The whole array has sum $4$, so it is valid as a single segment of length 5. However, a local strategy might instead pick shorter segments depending on prefix fluctuations. In other cases, merging too aggressively loses flexibility to place more segments later.

The core difficulty is that segment decisions are not independent: choosing a segment changes what remains available, but also changes whether future segments can be formed.

Approaches

A brute-force approach would try to generate every possible set of disjoint segments and check whether each segment has non-negative sum. Even if we restrict ourselves to valid segments only, there are $O(n^2)$ candidates, and selecting disjoint subsets among them leads to exponential complexity. This is completely infeasible.

We need to recognize that the condition “segment sum is non-negative” interacts nicely with prefix sums. If we define prefix sums $p[i]$, then any segment $[l, r]$ is valid if $p[r] \ge p[l-1]$. This turns every valid segment into a relation between two prefix indices where the right endpoint has a prefix value not smaller than the left endpoint.

Now the key structural insight is that each segment contributes only its length, not its sum. That means if we fix a right endpoint $r$, and we want to end a segment there, we only care about choosing the earliest possible $l$ such that $p[l-1] \le p[r]$. Choosing an earlier $l$ always increases length, and it never hurts validity.

This turns the problem into a dynamic programming over prefix positions. At each position $r$, we decide whether we end a segment at $r$, and if we do, we want the longest valid segment ending there. The optimization reduces to repeatedly pairing each prefix value with the smallest previous prefix that does not exceed it.

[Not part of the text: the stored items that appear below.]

File: config.mk
export PLATFORM = sky130hd
export DESIGN_NAME = store_commit_buffer
export DESIGN_NICKNAME = d
export VERILOG_FILES = /design/src/rtl/store_commit_buffer.sv
export SDC_FILE = /design/constraint.sdc
export NUM_CORES = 2
export LEC_CHECK = 0
export CAP_MARGIN = 20
export CELL_PAD_IN_SITES_DETAIL_PLACEMENT = 0
export CELL_PAD_IN_SITES_GLOBAL_PLACEMENT = 2
export CORE_ASPECT_RATIO = 0.75
export CORE_MARGIN = 4
export CORE_UTILIZATION = 30
export DETAILED_ROUTE_END_ITERATION = 16
export MAX_ROUTING_LAYER = met4
export PLACE_DENSITY_LB_ADDON = 0.25
export RECOVER_POWER = 50
export REMOVE_ABC_BUFFERS = 1
export SLEW_MARGIN = 20
export SYNTH_ARGS = -nofsm -noshare
export SYNTH_HDL_FRONTEND = slang
export SYNTH_SLANG_ARGS = --single-unit
File: constraint.sdc
create_clock -name clk -period 16.6 [get_ports clk]
set_clock_uncertainty 0.15 [all_clocks]
set_input_delay 3.32 -clock clk [delete_from_list [all_inputs] [get_ports clk]]
set_output_delay 3.32 -clock clk [all_outputs]
set_load 0.05 [all_outputs]
File: src/rtl/store_commit_buffer.sv
// Store commit buffer: holds stores retired by the ROB head in a circular
// FIFO, drains them in order to data memory over a req/ack handshake, and
// offers a combinational byte-merging lookup so younger loads can forward
// committed-but-undrained store data.
module store_commit_buffer #(
  parameter int DEPTH  = 8,
  parameter int ADDR_W = 32,
  parameter int DATA_W = 32
) (
  input  logic                         clk,
  input  logic                         rst,
  input  logic                         commit_valid,
  input  logic [ADDR_W-1:0]            commit_addr,
  input  logic [DATA_W-1:0]            commit_data,
  input  logic [DATA_W/8-1:0]          commit_be,
  output logic                         commit_ready,
  output logic                         mem_req,
  output logic [ADDR_W-1:0]            mem_addr,
  output logic [DATA_W-1:0]            mem_wdata,
  output logic [DATA_W/8-1:0]          mem_be,
  input  logic                         mem_ack,
  input  logic [ADDR_W-1:0]            ld_addr,
  output logic [DATA_W/8-1:0]          ld_be,
  output logic [DATA_W-1:0]            ld_data,
  output logic                         ld_hit,
  output logic                         empty,
  output logic [$clog2(DEPTH+1)-1:0]   count
);

  localparam int BE_W  = DATA_W / 8;
  localparam int PTR_W = $clog2(DEPTH);
  localparam int CNT_W = $clog2(DEPTH + 1);
  localparam int OFF_W = $clog2(BE_W);
  localparam int WA_W  = ADDR_W - OFF_W;

  typedef enum logic {
    IDLE = 1'b0,
    REQ  = 1'b1
  } state_t;

  state_t           r_state;
  logic [WA_W-1:0]  r_addr [DEPTH];
  logic [DATA_W-1:0] r_data [DEPTH];
  logic [BE_W-1:0]  r_be   [DEPTH];
  logic [DEPTH-1:0] r_valid;
  logic [PTR_W-1:0] r_head;
  logic [PTR_W-1:0] r_tail;
  logic [CNT_W-1:0] r_count;

  logic             w_push;
  logic             w_pop;
  logic [CNT_W-1:0] w_count_next;
  logic [PTR_W-1:0] w_idx;
  logic             w_unused;

  // The byte-offset bits of both addresses are irrelevant: entries and
  // lookups work on whole words.
  assign w_unused = ^{commit_addr[OFF_W-1:0], ld_addr[OFF_W-1:0]};

  // No pass-through when full: readiness looks only at the registered count,
  // so a pop in the same cycle cannot make room for a push.
  assign commit_ready = (r_count != CNT_W'(DEPTH));
  assign w_push       = commit_valid && commit_ready;
  assign w_pop        = (r_state == REQ) && mem_ack;

  assign count = r_count;
  assign empty = (r_count == '0);

  // Occupancy after this cycle's push and pop; a coincident pair cancels.
  always_comb begin
    w_count_next = r_count;
    case ({w_push, w_pop})
      2'b10:   w_count_next = r_count + 1'b1;
      2'b01:   w_count_next = r_count - 1'b1;
      default: w_count_next = r_count;
    endcase
  end

  // Pointers, occupancy, entry validity and the drain FSM; reset abandons
  // any in-flight request so a late ack finds the FSM idle.
  always_ff @(posedge clk or posedge rst) begin
    if (rst) begin
      r_head  <= '0;
      r_tail  <= '0;
      r_count <= '0;
      r_valid <= '0;
      r_state <= IDLE;
    end else begin
      if (w_pop) begin
        r_valid[r_head] <= 1'b0;
        r_head          <= r_head + 1'b1;
      end
      if (w_push) begin
        r_valid[r_tail] <= 1'b1;
        r_tail          <= r_tail + 1'b1;
      end
      r_count <= w_count_next;
      case (r_state)
        IDLE: if (r_count != '0) r_state <= REQ;
        REQ:  if (w_pop && (w_count_next == '0)) r_state <= IDLE;
        default: r_state <= IDLE;
      endcase
    end
  end

  // Entry payload is written only on an accepted commit; validity bits alone
  // decide whether an entry takes part in draining or forwarding.
  always_ff @(posedge clk) begin
    if (w_push) begin
      r_addr[r_tail] <= commit_addr[ADDR_W-1:OFF_W];
      r_data[r_tail] <= commit_data;
      r_be[r_tail]   <= commit_be;
    end
  end

  // The head entry is presented only while requesting, and zero otherwise.
  assign mem_req   = (r_state == REQ);
  assign mem_addr  = mem_req ? {r_addr[r_head], {OFF_W{1'b0}}} : '0;
  assign mem_wdata = mem_req ? r_data[r_head] : '0;
  assign mem_be    = mem_req ? r_be[r_head]   : '0;

  // Walk entries oldest to youngest from the head so that the youngest
  // matching store overwrites each byte last.
  always_comb begin
    ld_be   = '0;
    ld_data = '0;
    w_idx   = '0;
    for (int i = 0; i < DEPTH; i++) begin
      w_idx = r_head + PTR_W'(i);
      if (r_valid[w_idx] && (r_addr[w_idx] == ld_addr[ADDR_W-1:OFF_W])) begin
        ld_be = ld_be | r_be[w_idx];
        for (int b = 0; b < BE_W; b++) begin
          if (r_be[w_idx][b]) begin
            ld_data[8*b +: 8] = r_data[w_idx][8*b +: 8];
          end
        end
      end
    end
  end

  assign ld_hit = &ld_be;

endmodule

==> results.yml <==
status:
  status: "finished with violations"
  violations: "max-capacitance violations, max-slew violations"
finish:
  seq_area_sq_mm: 0.01634
  area_delta_synth_final_pct: 13.32
  nNetsFinal: 4147
  drive_gt1_frac: 0.1874
  fillers: 15030
  multiInputGateArea_sq_mm: 0.02728
  fin_area_sq_mm: 0.05149
sta:
  worstMarginPinSlew_ns: 4.088
  hold_viol_final: 0
  min_period_ns: 12.96
  rsz0062_at_grt: "false"
  slew_headroom: -1.726
  setup_viol: 0
  fmax_mhz: 77.17
  tns_ns: 0
  finalMaxSlewViolations: 114
  finalCritPeriodShare: 0.7806
logic_synthesis:
  netlist_area_sq_mm: 0.04544
  ys_warn_count: 0
  synth_most_common_cell: "edfxtp_1"
  synth-seq-cells: 547
  yosysTopAreaCell: "edfxtp_1"
  ys_seq_area_frac: 0.3594
  synth_cell_types: 105
  netlist_instances: 4011
  synth_flop_cell: "edfxtp_1"
  synth_top_area_share: 0.3490
  yosys-top-cells-count: "edfxtp_1 (528), mux2i_1 (442), nand2_1 (413)"
  avgSynthCellArea_sq_um: 11.33
  async_flop_share: 0.03473
  synth-edff-count: 528
  yosys-top-cells-area: "edfxtp_1 (35%), mux4_2 (19%), mux2i_1 (9.7%)"
clock_network:
  clk_pin_slew_ns: 0.05
  post_cts_buffers: 0
  tritoncts: "built"
  hold_buffers: 0
  cts.sinks: 547
  cts.repair.resized: 0
  cts_buffers: 71
  cts-root-buf: "clkbuf_16"
  cts_buffer_depth: 3
  htreeDepth: 3
  clock_latency_ns: 0.68
setup_path:
  r2r-end: "r_data[7][29]$_DFFE_PP_"
  path_cells: "clkdlybuf4s50_1 > clkinv_1 > nand3_1 > o311ai_0 > a2111oi_0 > nand2_1 > nor4_2 > nand4_1 > nand3b_1 > or4_1 > o2111a_1 > clkdlybuf4s50_1"
  cp_max_fo: 9
  path_common_cell: "clkdlybuf4s50_1"
  r2r_start: "count[0]$_DFF_PP0_"
  critPathMaxStageDelay_ns: 0.93
  worst_path_max_delay_cell: "nand4_1"
  reg2reg_slack_ns: 10.95
  crit_type: "in2out"
  cp_top_family: "simple AND/OR/NAND/NOR gates"
  critPathRequiredTime_ns: 13.13
  cp-startpoint: "ld_addr[23]"
  worstSetupStartpointType: "primary input"
  crit_buf_inv: 3
  crit_arrival_ns: 9.49
  r2r_cells: 6
  worst_setup_path_end_kind: "output pin"
global_route:
  grt_pass1_vias: 34590
  antenna_found_initial: 35
  track_usage: 0.2426
  grt_max_degree: 135
  overflow: 0
  grt_pass1_wl_um: 270200
route:
  drtIter0Drc: 4337
  drt_wl_total_um: 191900
  route.detailed.drc: 0
  wire_per_inst_um: 31.48
  via_per_inst: 6.031
  firstDrtPassIters: 6
  vias: 36780
  antenna_left: 0
placed_design:
  gp_congestion: 0.9637
  dpl_cell_area_sq_mm: 0.04915
  io_buffers: 209
  dp_hpwl_um: 129700
floorplan:
  rows: 123
  start_util: 0.3025
  die_area_sq_mm: 0.1578
  die_x_um: 457.4
  io_pins: 216
  die_y_um: 345.0
  core_area_sq_mm: 0.1502
hold_path:
  hold_path_depth: 1
  worst_hold_path.endpoint: "r_valid[3]$_DFF_PP0_"
  min-delay-start: "r_valid[3]$_DFF_PP0_"
  min_path_type: "reg2reg"
run:
  cap_violations: 4
-- routing by layer --
layer	track usage	up-vias	wire length [um]
met1	0.3500	18880	87410
met2	0.3502	1708	83520
li1	-	15950	-
met3	0.04968	238	16480
met5	-	-	0
met4	0.05271	0	4522
-- layout make-up --
| cell class | count | area share |
|---|---|---|
| diodes | 16 | 0.0007776 |
| clock buffers | 79 | 0.03550 |
| clock inverters | 44 | 0.008894 |
| multi-input cells | 3073 | 0.5298 |
| repair buffers | 309 | 0.05660 |
| well taps | 2000 | 0.04860 |
| inverters | 30 | 0.002479 |
| flip-flops and latches | 547 | 0.3174 |
-- state kept, by name (all words and copies together) (netlist names) --
name	flops
r_data	256
r_addr	240
r_be	32
r_valid	8
count	4
r_head	3
r_tail	3
mem_req	1
-- metrics by stage --
step | utilization | hold slack, ns | setup WS, ns | cells
after CTS | 0.3425 | 0.3476 | 3.709 | 6081
after global placement | 0.3272 | 0.3295 | 3.655 | 5958
after floorplan | - | 0.3156 | -28.03 | 3650
after detailed placement | 0.3272 | 0.3365 | 3.715 | 5958
after global routing | 0.3427 | 0.3726 | 3.459 | 6095
final | 0.3428 | 0.3447 | 3.642 | 6098
-- worst register-to-register path: cells and delay by family, from the launching register on --
family	cells	cell delay (ns)
buffers and inverters	2	3.92
AND/OR/NAND/NOR	4	0.70
flip-flops	1	0.47
-- worst max-delay path by stage --
stage,endpoint,slack (ns),cells after the start
6_report,ld_hit,3.64,12
3_5_place_dp,ld_hit,3.71,12
4_1_cts,ld_hit,3.71,12
3_3_place_gp,ld_hit,3.66,12
2_1_floorplan,ld_hit,-28.03,12
5_1_grt,ld_hit,3.46,12
-- cells in the final DEF (no fill, tap or decap), drive strengths merged, types with 27 or more instances in the layout --
master,instances
edfxtp,528
mux2i,442
nand2,416
mux4,380
nor2,310
a21oi,208
o21ai,188
xnor2,173
clkdlybuf4s50,140
mux2,124
buf,97
clkbuf,82
o22ai,80
dlygate4sd3,69
nand4,59
or4,46
xor2,41
clkinv,38
nand3,37
o21a,36
nor4,36
nand2b,33
o211ai,30
nor3,30
a21o,27
-- cell families after synthesis --
kind of cell    share of synthesized area
other cells                    0.00008253
compound gates                     0.1250
buf+inv                           0.04478
xor+xnor                          0.04175
mux                                0.3170
flops                              0.3594
fa+ha+maj                        0.003194
simple gates                       0.1087
Power is not shown: default switching activity piles up to over one toggle a cycle in this logic, so the estimate is an artifact.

To maintain this efficiently, we process prefix sums from left to right and maintain a data structure that stores the best DP value achievable for each prefix sum threshold. Since prefix sums are arbitrary integers, we compress and use a monotonic structure that behaves like a “best-so-far over prefix sums” map. This leads to a DP where each state is updated in amortized constant time using a monotonic stack-like structure.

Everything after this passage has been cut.